◆ **INFORMATION SHOWN**:

==> src/rtl/ps2_host_tx.sv <==
// PS/2 host-to-device transmitter: inhibit, request-to-send, 8 data bits, odd parity, stop, device ACK.
// One byte in flight; tx_valid outside IDLE is dropped; exactly one done/ack_err/timeout pulse per accepted byte.
module ps2_host_tx #(
   parameter int INHIBIT_CYCLES = 10000,
   parameter int TIMEOUT_CYCLES = 2000000
) (
   input  logic       clk,
   input  logic       rstn,
   input  logic [7:0] tx_data,
   input  logic       tx_valid,
   output logic       tx_ready,
   input  logic       ps2_clk_i,
   input  logic       ps2_data_i,
   output logic       ps2_clk_oe,
   output logic       ps2_data_oe,
   output logic       busy,
   output logic       done,
   output logic       ack_err,
   output logic       timeout
);
   localparam int MAX_CNT = (INHIBIT_CYCLES > TIMEOUT_CYCLES) ? INHIBIT_CYCLES : TIMEOUT_CYCLES;
   localparam int CW = $clog2(MAX_CNT + 1);
   localparam logic [CW-1:0] INH_LAST = CW'(INHIBIT_CYCLES - 1);
   localparam logic [CW-1:0] INH_PRE  = CW'(INHIBIT_CYCLES - 2);
   localparam logic [CW-1:0] TO_LAST  = CW'(TIMEOUT_CYCLES - 1);

   typedef enum logic [2:0] {
      S_IDLE, S_INHIBIT, S_REQ, S_SEND, S_ACK, S_WAIT_IDLE
   } state_t;

   state_t        r_state, w_state_nxt;
   logic [CW-1:0] r_cnt, w_cnt_nxt;
   logic [3:0]    r_bit, w_bit_nxt;
   logic [7:0]    r_data, w_data_nxt;
   logic          r_par, w_par_nxt;
   logic          r_ack_bad, w_ack_bad_nxt;
   logic          r_clk_oe, w_clk_oe_nxt;
   logic          r_data_oe, w_data_oe_nxt;
   logic          r_done, w_done_nxt;
   logic          r_ack_err, w_ack_err_nxt;
   logic          r_timeout, w_timeout_nxt;
   logic          r_clk_s1, r_clk_s2, r_clk_d;
   logic          r_dat_s1, r_dat_s2;
   logic          w_fall;
   logic          w_timed;

   // Sync flops reset to 1 (idle bus) so release from reset never looks like an edge.
   always_ff @(posedge clk or negedge rstn) begin
      if (!rstn) begin
         r_clk_s1 <= 1'b1;
         r_clk_s2 <= 1'b1;
         r_clk_d  <= 1'b1;
         r_dat_s1 <= 1'b1;
         r_dat_s2 <= 1'b1;
      end else begin
         r_clk_s1 <= ps2_clk_i;
         r_clk_s2 <= r_clk_s1;
         r_clk_d  <= r_clk_s2;
         r_dat_s1 <= ps2_data_i;
         r_dat_s2 <= r_dat_s1;
      end
   end

   assign w_fall  = r_clk_d & ~r_clk_s2;
   assign w_timed = (r_state == S_REQ) || (r_state == S_SEND) ||
                    (r_state == S_ACK) || (r_state == S_WAIT_IDLE);

   always_comb begin
      w_state_nxt   = r_state;
      w_cnt_nxt     = r_cnt;
      w_bit_nxt     = r_bit;
      w_data_nxt    = r_data;
      w_par_nxt     = r_par;
      w_ack_bad_nxt = r_ack_bad;
      w_clk_oe_nxt  = r_clk_oe;
      w_data_oe_nxt = r_data_oe;
      w_done_nxt    = 1'b0;
      w_ack_err_nxt = 1'b0;
      w_timeout_nxt = 1'b0;

      case (r_state)
         S_IDLE: begin
            if (tx_valid) begin
               w_state_nxt   = S_INHIBIT;
               w_cnt_nxt     = '0;
               w_data_nxt    = tx_data;
               w_par_nxt     = ~^tx_data;
               w_clk_oe_nxt  = 1'b1;
               w_data_oe_nxt = (INHIBIT_CYCLES <= 1);
            end
         end
         S_INHIBIT: begin
            w_cnt_nxt = r_cnt + CW'(1);
            // Outputs are registered: raise the start bit one cycle early so it is low during the last inhibit cycle.
            if (r_cnt == INH_PRE) w_data_oe_nxt = 1'b1;
            if (r_cnt == INH_LAST) begin
               w_state_nxt   = S_REQ;
               w_cnt_nxt     = '0;
               w_clk_oe_nxt  = 1'b0;
               w_data_oe_nxt = 1'b1;
            end
         end
         S_REQ: begin
            w_cnt_nxt   = r_cnt + CW'(1);
            w_bit_nxt   = '0;
            w_state_nxt = S_SEND;
         end
         S_SEND: begin
            w_cnt_nxt = r_cnt + CW'(1);
            if (w_fall) begin
               w_bit_nxt = r_bit + 4'd1;
               if (r_bit < 4'd8) begin
                  w_data_oe_nxt = ~r_data[r_bit[2:0]];
               end else if (r_bit == 4'd8) begin
                  w_data_oe_nxt = ~r_par;
               end else begin
                  w_data_oe_nxt = 1'b0;
                  w_state_nxt   = S_ACK;
               end
            end
         end
         S_ACK: begin
            w_cnt_nxt = r_cnt + CW'(1);
            if (w_fall) begin
               w_ack_bad_nxt = r_dat_s2;
               w_state_nxt   = S_WAIT_IDLE;
            end
         end
         S_WAIT_IDLE: begin
            w_cnt_nxt = r_cnt + CW'(1);
            if (r_clk_s2 && r_dat_s2) begin
               w_done_nxt    = ~r_ack_bad;
               w_ack_err_nxt = r_ack_bad;
               w_state_nxt   = S_IDLE;
               w_cnt_nxt     = '0;
            end
         end
         default: w_state_nxt = S_IDLE;
      endcase

      // Timeout overrides whatever the state decoded this cycle, including an edge.
      if (w_timed && (r_cnt == TO_LAST)) begin
         w_state_nxt   = S_IDLE;
         w_cnt_nxt     = '0;
         w_clk_oe_nxt  = 1'b0;
         w_data_oe_nxt = 1'b0;
         w_done_nxt    = 1'b0;
         w_ack_err_nxt = 1'b0;
         w_timeout_nxt = 1'b1;
      end
   end

   always_ff @(posedge clk or negedge rstn) begin
      if (!rstn) begin
         r_state   <= S_IDLE;
         r_cnt     <= '0;
         r_bit     <= '0;
         r_data    <= '0;
         r_par     <= 1'b0;
         r_ack_bad <= 1'b0;
         r_clk_oe  <= 1'b0;
         r_data_oe <= 1'b0;
         r_done    <= 1'b0;
         r_ack_err <= 1'b0;
         r_timeout <= 1'b0;
      end else begin
         r_state   <= w_state_nxt;
         r_cnt     <= w_cnt_nxt;
         r_bit     <= w_bit_nxt;
         r_data    <= w_data_nxt;
         r_par     <= w_par_nxt;
         r_ack_bad <= w_ack_bad_nxt;
         r_clk_oe  <= w_clk_oe_nxt;
         r_data_oe <= w_data_oe_nxt;
         r_done    <= w_done_nxt;
         r_ack_err <= w_ack_err_nxt;
         r_timeout <= w_timeout_nxt;
      end
   end

   assign tx_ready    = (r_state == S_IDLE);
   assign busy        = (r_state != S_IDLE);
   assign ps2_clk_oe  = r_clk_oe;
   assign ps2_data_oe = r_data_oe;
   assign done        = r_done;
   assign ack_err     = r_ack_err;
   assign timeout     = r_timeout;

endmodule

◆ **EXERCISE AIM**:
Set the entries down again precisely as they were given.

◆ **ANSWER BOX**:
==> src/rtl/ps2_host_tx.sv <==
// PS/2 host-to-device transmitter: inhibit, request-to-send, 8 data bits, odd parity, stop, device ACK.
// One byte in flight; tx_valid outside IDLE is dropped; exactly one done/ack_err/timeout pulse per accepted byte.
module ps2_host_tx #(
   parameter int INHIBIT_CYCLES = 10000,
   parameter int TIMEOUT_CYCLES = 2000000
) (
   input  logic       clk,
   input  logic       rstn,
   input  logic [7:0] tx_data,
   input  logic       tx_valid,
   output logic       tx_ready,
   input  logic       ps2_clk_i,
   input  logic       ps2_data_i,
   output logic       ps2_clk_oe,
   output logic       ps2_data_oe,
   output logic       busy,
   output logic       done,
   output logic       ack_err,
   output logic       timeout
);
   localparam int MAX_CNT = (INHIBIT_CYCLES > TIMEOUT_CYCLES) ? INHIBIT_CYCLES : TIMEOUT_CYCLES;
   localparam int CW = $clog2(MAX_CNT + 1);
   localparam logic [CW-1:0] INH_LAST = CW'(INHIBIT_CYCLES - 1);
   localparam logic [CW-1:0] INH_PRE  = CW'(INHIBIT_CYCLES - 2);
   localparam logic [CW-1:0] TO_LAST  = CW'(TIMEOUT_CYCLES - 1);

   typedef enum logic [2:0] {
      S_IDLE, S_INHIBIT, S_REQ, S_SEND, S_ACK, S_WAIT_IDLE
   } state_t;

   state_t        r_state, w_state_nxt;
   logic [CW-1:0] r_cnt, w_cnt_nxt;
   logic [3:0]    r_bit, w_bit_nxt;
   logic [7:0]    r_data, w_data_nxt;
   logic          r_par, w_par_nxt;
   logic          r_ack_bad, w_ack_bad_nxt;
   logic          r_clk_oe, w_clk_oe_nxt;
   logic          r_data_oe, w_data_oe_nxt;
   logic          r_done, w_done_nxt;
   logic          r_ack_err, w_ack_err_nxt;
   logic          r_timeout, w_timeout_nxt;
   logic          r_clk_s1, r_clk_s2, r_clk_d;
   logic          r_dat_s1, r_dat_s2;
   logic          w_fall;
   logic          w_timed;

   // Sync flops reset to 1 (idle bus) so release from reset never looks like an edge.
   always_ff @(posedge clk or negedge rstn) begin
      if (!rstn) begin
         r_clk_s1 <= 1'b1;
         r_clk_s2 <= 1'b1;
         r_clk_d  <= 1'b1;
         r_dat_s1 <= 1'b1;
         r_dat_s2 <= 1'b1;
      end else begin
         r_clk_s1 <= ps2_clk_i;
         r_clk_s2 <= r_clk_s1;
         r_clk_d  <= r_clk_s2;
         r_dat_s1 <= ps2_data_i;
         r_dat_s2 <= r_dat_s1;
      end
   end

   assign w_fall  = r_clk_d & ~r_clk_s2;
   assign w_timed = (r_state == S_REQ) || (r_state == S_SEND) ||
                    (r_state == S_ACK) || (r_state == S_WAIT_IDLE);

   always_comb begin
      w_state_nxt   = r_state;
      w_cnt_nxt     = r_cnt;
      w_bit_nxt     = r_bit;
      w_data_nxt    = r_data;
      w_par_nxt     = r_par;
      w_ack_bad_nxt = r_ack_bad;
      w_clk_oe_nxt  = r_clk_oe;
      w_data_oe_nxt = r_data_oe;
      w_done_nxt    = 1'b0;
      w_ack_err_nxt = 1'b0;
      w_timeout_nxt = 1'b0;

      case (r_state)
         S_IDLE: begin
            if (tx_valid) begin
               w_state_nxt   = S_INHIBIT;
               w_cnt_nxt     = '0;
               w_data_nxt    = tx_data;
               w_par_nxt     = ~^tx_data;
               w_clk_oe_nxt  = 1'b1;
               w_data_oe_nxt = (INHIBIT_CYCLES <= 1);
            end
         end
         S_INHIBIT: begin
            w_cnt_nxt = r_cnt + CW'(1);
            // Outputs are registered: raise the start bit one cycle early so it is low during the last inhibit cycle.
            if (r_cnt == INH_PRE) w_data_oe_nxt = 1'b1;
            if (r_cnt == INH_LAST) begin
               w_state_nxt   = S_REQ;
               w_cnt_nxt     = '0;
               w_clk_oe_nxt  = 1'b0;
               w_data_oe_nxt = 1'b1;
            end
         end
         S_REQ: begin
            w_cnt_nxt   = r_cnt + CW'(1);
            w_bit_nxt   = '0;
            w_state_nxt = S_SEND;
         end
         S_SEND: begin
            w_cnt_nxt = r_cnt + CW'(1);
            if (w_fall) begin
               w_bit_nxt = r_bit + 4'd1;
               if (r_bit < 4'd8) begin
                  w_data_oe_nxt = ~r_data[r_bit[2:0]];
               end else if (r_bit == 4'd8) begin
                  w_data_oe_nxt = ~r_par;
               end else begin
                  w_data_oe_nxt = 1'b0;
                  w_state_nxt   = S_ACK;
               end
            end
         end
         S_ACK: begin
            w_cnt_nxt = r_cnt + CW'(1);
            if (w_fall) begin
               w_ack_bad_nxt = r_dat_s2;
               w_state_nxt   = S_WAIT_IDLE;
            end
         end
         S_WAIT_IDLE: begin
            w_cnt_nxt = r_cnt + CW'(1);
            if (r_clk_s2 && r_dat_s2) begin
               w_done_nxt    = ~r_ack_bad;
               w_ack_err_nxt = r_ack_bad;
               w_state_nxt   = S_IDLE;
               w_cnt_nxt     = '0;
            end
         end
         default: w_state_nxt = S_IDLE;
      endcase

      // Timeout overrides whatever the state decoded this cycle, including an edge.
      if (w_timed && (r_cnt == TO_LAST)) begin
         w_state_nxt   = S_IDLE;
         w_cnt_nxt     = '0;
         w_clk_oe_nxt  = 1'b0;
         w_data_oe_nxt = 1'b0;
         w_done_nxt    = 1'b0;
         w_ack_err_nxt = 1'b0;
         w_timeout_nxt = 1'b1;
      end
   end

   always_ff @(posedge clk or negedge rstn) begin
      if (!rstn) begin
         r_state   <= S_IDLE;
         r_cnt     <= '0;
         r_bit     <= '0;
         r_data    <= '0;
         r_par     <= 1'b0;
         r_ack_bad <= 1'b0;
         r_clk_oe  <= 1'b0;
         r_data_oe <= 1'b0;
         r_done    <= 1'b0;
         r_ack_err <= 1'b0;
         r_timeout <= 1'b0;
      end else begin
         r_state   <= w_state_nxt;
         r_cnt     <= w_cnt_nxt;
         r_bit     <= w_bit_nxt;
         r_data    <= w_data_nxt;
         r_par     <= w_par_nxt;
         r_ack_bad <= w_ack_bad_nxt;
         r_clk_oe  <= w_clk_oe_nxt;
         r_data_oe <= w_data_oe_nxt;
         r_done    <= w_done_nxt;
         r_ack_err <= w_ack_err_nxt;
         r_timeout <= w_timeout_nxt;
      end
   end

   assign tx_ready    = (r_state == S_IDLE);
   assign busy        = (r_state != S_IDLE);
   assign ps2_clk_oe  = r_clk_oe;
   assign ps2_data_oe = r_data_oe;
   assign done        = r_done;
   assign ack_err     = r_ack_err;
   assign timeout     = r_timeout;

endmodule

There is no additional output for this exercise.